Because hypoxia is a major regulator of the mTOR pathway, we quantified levels of total and phosphorylated S6 and 4E-BP1 as readouts of mTOR activity, and demonstrated that phosphorylated levels of both are decreased in the cortex in CH. The significant decrease in the phosphorylation levels of both substrates in the cortex suggests that inhibition of mTOR activity may be an adaptive mechanism to limit energy expenditure. This is supported by a decrease in creatine levels and altered phosphocreatine to creatine ratio seen by proton spectroscopy in our model (2).

Finally, using rapamycin as a specific inhibitor of the mTOR pathway, we demonstrated a significant decrease in the early and late progenitors as well as the actively dividing cells seen in CH. Rapamycin has been shown to decrease neurogenesis and subsequent mossy fiber sprouting in an adult mouse model of kainic acid-induced seizures (28). This model of seizure activity has been shown to be regulated by mTOR activation. Moreover, rapamycin has been used to decrease mTOR-induced neuronal differentiation of progenitor stem cells induced by insulin (26). Thus, it seems that the overall decrease in the progenitor stem pool in CH is mediated at least in part through mTOR signaling.

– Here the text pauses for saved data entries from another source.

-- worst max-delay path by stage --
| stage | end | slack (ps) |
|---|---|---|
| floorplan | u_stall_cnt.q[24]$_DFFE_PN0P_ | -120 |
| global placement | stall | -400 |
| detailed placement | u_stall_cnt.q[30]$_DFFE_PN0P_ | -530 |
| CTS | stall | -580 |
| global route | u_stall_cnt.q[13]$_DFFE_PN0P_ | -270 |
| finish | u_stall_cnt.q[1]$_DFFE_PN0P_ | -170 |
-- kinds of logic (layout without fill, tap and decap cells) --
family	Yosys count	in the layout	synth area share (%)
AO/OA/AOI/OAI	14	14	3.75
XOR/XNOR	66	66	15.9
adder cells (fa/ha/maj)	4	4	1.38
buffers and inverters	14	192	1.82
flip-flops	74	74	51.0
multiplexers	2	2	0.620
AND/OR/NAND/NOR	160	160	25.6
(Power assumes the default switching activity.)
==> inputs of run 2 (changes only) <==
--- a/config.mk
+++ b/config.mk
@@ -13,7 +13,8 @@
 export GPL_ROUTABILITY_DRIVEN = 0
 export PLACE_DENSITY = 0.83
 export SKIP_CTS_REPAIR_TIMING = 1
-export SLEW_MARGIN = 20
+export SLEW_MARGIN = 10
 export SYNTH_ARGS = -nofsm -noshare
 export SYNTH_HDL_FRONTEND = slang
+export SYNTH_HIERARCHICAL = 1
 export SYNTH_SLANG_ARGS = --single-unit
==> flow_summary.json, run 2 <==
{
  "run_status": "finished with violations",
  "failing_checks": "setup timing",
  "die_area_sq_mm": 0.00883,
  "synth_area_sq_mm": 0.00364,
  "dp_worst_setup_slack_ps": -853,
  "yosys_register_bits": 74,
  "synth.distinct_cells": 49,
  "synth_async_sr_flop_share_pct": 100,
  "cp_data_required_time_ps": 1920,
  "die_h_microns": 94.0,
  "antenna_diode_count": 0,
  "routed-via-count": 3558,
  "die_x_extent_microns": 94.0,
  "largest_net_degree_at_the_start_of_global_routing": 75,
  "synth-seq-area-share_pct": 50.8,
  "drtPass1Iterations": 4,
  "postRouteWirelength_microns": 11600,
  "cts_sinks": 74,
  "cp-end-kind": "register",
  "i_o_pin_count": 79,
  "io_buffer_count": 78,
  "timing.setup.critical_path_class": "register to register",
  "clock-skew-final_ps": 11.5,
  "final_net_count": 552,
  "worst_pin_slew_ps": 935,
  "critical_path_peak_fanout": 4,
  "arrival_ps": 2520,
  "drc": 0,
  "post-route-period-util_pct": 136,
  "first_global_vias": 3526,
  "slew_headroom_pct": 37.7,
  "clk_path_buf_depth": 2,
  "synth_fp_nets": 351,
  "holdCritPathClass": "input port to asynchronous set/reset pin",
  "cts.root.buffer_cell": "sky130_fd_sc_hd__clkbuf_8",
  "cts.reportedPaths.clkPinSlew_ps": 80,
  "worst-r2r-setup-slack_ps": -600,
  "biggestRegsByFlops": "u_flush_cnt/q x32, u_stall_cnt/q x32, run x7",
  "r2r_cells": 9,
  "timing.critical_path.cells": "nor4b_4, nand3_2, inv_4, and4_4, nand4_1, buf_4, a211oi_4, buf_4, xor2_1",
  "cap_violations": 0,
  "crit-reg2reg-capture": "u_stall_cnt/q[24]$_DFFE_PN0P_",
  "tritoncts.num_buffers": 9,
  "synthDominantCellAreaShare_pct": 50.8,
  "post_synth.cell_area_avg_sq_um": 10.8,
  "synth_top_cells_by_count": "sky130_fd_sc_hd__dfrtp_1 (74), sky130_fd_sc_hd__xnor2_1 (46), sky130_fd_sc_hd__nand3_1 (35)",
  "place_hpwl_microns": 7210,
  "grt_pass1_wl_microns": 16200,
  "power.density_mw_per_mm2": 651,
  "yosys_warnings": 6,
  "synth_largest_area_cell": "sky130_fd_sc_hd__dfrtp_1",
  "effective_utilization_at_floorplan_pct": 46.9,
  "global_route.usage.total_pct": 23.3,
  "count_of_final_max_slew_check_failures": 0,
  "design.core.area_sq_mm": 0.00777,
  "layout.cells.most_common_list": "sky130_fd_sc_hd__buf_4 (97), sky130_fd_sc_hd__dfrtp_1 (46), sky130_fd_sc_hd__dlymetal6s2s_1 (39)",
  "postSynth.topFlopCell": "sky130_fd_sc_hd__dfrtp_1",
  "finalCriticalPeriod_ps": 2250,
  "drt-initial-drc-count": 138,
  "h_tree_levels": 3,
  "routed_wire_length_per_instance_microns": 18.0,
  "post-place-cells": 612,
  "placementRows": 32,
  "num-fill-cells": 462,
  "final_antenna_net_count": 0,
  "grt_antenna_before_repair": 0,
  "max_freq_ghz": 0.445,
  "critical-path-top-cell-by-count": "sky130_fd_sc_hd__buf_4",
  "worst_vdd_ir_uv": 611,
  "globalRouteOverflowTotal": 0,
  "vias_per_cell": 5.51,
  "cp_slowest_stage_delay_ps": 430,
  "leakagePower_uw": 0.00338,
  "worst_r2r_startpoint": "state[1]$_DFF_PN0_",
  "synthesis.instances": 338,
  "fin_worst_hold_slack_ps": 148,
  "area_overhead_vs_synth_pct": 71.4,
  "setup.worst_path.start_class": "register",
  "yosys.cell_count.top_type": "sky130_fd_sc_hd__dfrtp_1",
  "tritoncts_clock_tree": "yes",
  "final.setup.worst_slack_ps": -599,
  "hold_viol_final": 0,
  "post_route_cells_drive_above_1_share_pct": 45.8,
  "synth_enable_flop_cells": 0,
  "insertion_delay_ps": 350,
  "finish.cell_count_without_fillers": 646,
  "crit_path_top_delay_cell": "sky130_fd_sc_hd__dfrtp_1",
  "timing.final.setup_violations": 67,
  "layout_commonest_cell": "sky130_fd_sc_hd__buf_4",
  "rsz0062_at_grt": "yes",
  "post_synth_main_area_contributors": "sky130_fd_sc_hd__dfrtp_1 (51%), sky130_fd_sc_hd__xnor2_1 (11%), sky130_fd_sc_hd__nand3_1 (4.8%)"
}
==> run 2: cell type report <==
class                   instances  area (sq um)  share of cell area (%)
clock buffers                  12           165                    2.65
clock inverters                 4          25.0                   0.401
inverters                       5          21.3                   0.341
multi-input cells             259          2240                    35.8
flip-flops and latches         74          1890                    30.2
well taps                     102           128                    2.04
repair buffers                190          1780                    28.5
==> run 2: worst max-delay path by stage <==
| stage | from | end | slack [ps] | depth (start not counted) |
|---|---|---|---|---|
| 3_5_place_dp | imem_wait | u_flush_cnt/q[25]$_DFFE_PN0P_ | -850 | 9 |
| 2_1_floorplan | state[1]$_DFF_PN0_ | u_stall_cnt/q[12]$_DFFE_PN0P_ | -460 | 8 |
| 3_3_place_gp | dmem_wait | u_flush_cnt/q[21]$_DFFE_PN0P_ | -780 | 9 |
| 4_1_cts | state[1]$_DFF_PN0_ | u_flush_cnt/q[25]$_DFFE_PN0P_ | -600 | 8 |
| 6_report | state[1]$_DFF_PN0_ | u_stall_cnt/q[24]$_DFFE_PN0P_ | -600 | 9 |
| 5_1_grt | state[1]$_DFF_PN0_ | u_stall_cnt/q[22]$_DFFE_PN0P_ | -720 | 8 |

In conclusion, we have demonstrated that CH causes a significant decrease in the progenitor stem pool and that this decrease may in part be mediated through mTOR signaling. Progenitor stem cells in the developing brain continuously add to the pool of functional neurons and other cell types throughout life (29). Such integration into the functional pool is likely critical for proper cognitive function, particularly early in hippocampal development. It has been shown that following other forms of injury such as traumatic brain injury and hypoxia-ischemia, there is an increase in the progenitor pool that helps replace the loss of functional neurons (10,11). However, in CH, the long-term decrease in this progenitor pool may put the developing brain at greater risk for learning disorders later in life.